Posted on July 28, 2021


No real change in trend, to speak of.  The U.S. now averages 19.5 new COVID-19 cases / 100,000 / day.

Extrapolating based on today’s data yields the following updated chart.  It’ll be between two and three weeks before we exceed the peak new case rate of the U.S. winter wave.

On the plus side, a reader has pointed out that the Missouri counties where this outbreak first took hold have definitely peaked.  Missouri as a state took longer because the outbreak had to spread elsewhere within that state.  But as of today, it definitely looks like Missouri is peaking.

Taking that as the pattern, I’m still expecting this wave to last about seven weeks, of which roughly four have already passed.  If that holds, this won’t get much worse than the peak of the winter wave, before it crests.  But if I had to guess, the risk is on the upside.  Given our slow response to the current wave, it would not surprise me if cases continued to rise for some period after that.

Needless to say, this is blind reasoning-by-analogy.  If you can find a more credible prediction, use it.

I’m now going to back to trying to asses the risks, for fully vaccinated individuals.  That’s a tough task, given the findings from Israel discussed in my last post.

On the one hand, if those results are true — if the effectiveness of the vaccines against a Delta infection fades to near nothing in six months — that changes all the calculations.  Vaccines still provide good protection against hospitalization and death, six months out.  But maybe not against infection per se.  And if vaccinated individuals can spread Delta fairly well if they are infected, that changes any “herd immunity” type calculation.
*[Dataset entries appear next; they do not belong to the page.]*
### src/verilog/ex_pkg.sv
//********************************************************************
// ex_pkg
// shared constants of the RV64 execute stage: register width,
// operation encoding, multiply/divide sizing, machine CSR
// addresses, status bit positions and trap causes
//********************************************************************
package ex_pkg;

    localparam int XLEN = 64;

    // multiply/divide iteration count and its step counter
    localparam int MULDIV_STEPS = 64;
    localparam int MULDIV_CNT_W = $clog2(MULDIV_STEPS);
    localparam logic [MULDIV_CNT_W-1:0] MULDIV_LAST = MULDIV_CNT_W'(MULDIV_STEPS - 1);

    typedef enum logic [5:0] {
        OP_NOP = 6'd0,
        OP_ADD,
        OP_SUB,
        OP_SLT,
        OP_SLTU,
        OP_AND,
        OP_OR,
        OP_XOR,
        OP_SLL,
        OP_SRL,
        OP_SRA,
        OP_ADDW,
        OP_SUBW,
        OP_LUI,
        OP_JAL,
        OP_BEQ,
        OP_BNE,
        OP_BLT,
        OP_BGE,
        OP_BLTU,
        OP_BGEU,
        OP_MUL,
        OP_MULH,
        OP_MULHU,
        OP_DIV,
        OP_DIVU,
        OP_REM,
        OP_REMU,
        OP_CSRRW,
        OP_CSRRS,
        OP_CSRRC,
        OP_ECALL,
        OP_MRET
    } ex_op_e;

    localparam logic [11:0] CSR_MSTATUS = 12'h300;
    localparam logic [11:0] CSR_MIE     = 12'h304;
    localparam logic [11:0] CSR_MTVEC   = 12'h305;
    localparam logic [11:0] CSR_MEPC    = 12'h341;
    localparam logic [11:0] CSR_MCAUSE  = 12'h342;

    localparam int MSTATUS_MIE_BIT  = 3;
    localparam int MSTATUS_MPIE_BIT = 7;
    localparam int MIE_MTIE_BIT     = 7;

    localparam logic [XLEN-1:0] CAUSE_ECALL_M = XLEN'(11);
    // interrupt flag in the top bit, machine timer code 7
    localparam logic [XLEN-1:0] CAUSE_TIMER_M = {1'b1, {(XLEN-4){1'b0}}, 3'd7};

    typedef enum logic [1:0] {
        CSR_NONE,
        CSR_WRITE,
        CSR_SET,
        CSR_CLEAR
    } csr_cmd_e;

endpackage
On the other hand, if those are spurious, and the world looks like the British results — immunity holds up well through six months — then the world is pretty much as I have described it in past posts.  Get vaccinated, and consider this pandemic a Darwin test for the unvaccinated.  And calculate your odds (of infection, hospitalization, death), and act based on your risk tolerance.

No matter who is right, it would be prudent to get yourself some N95s now, while they remain available through standard retail channels, if you don’t own some already.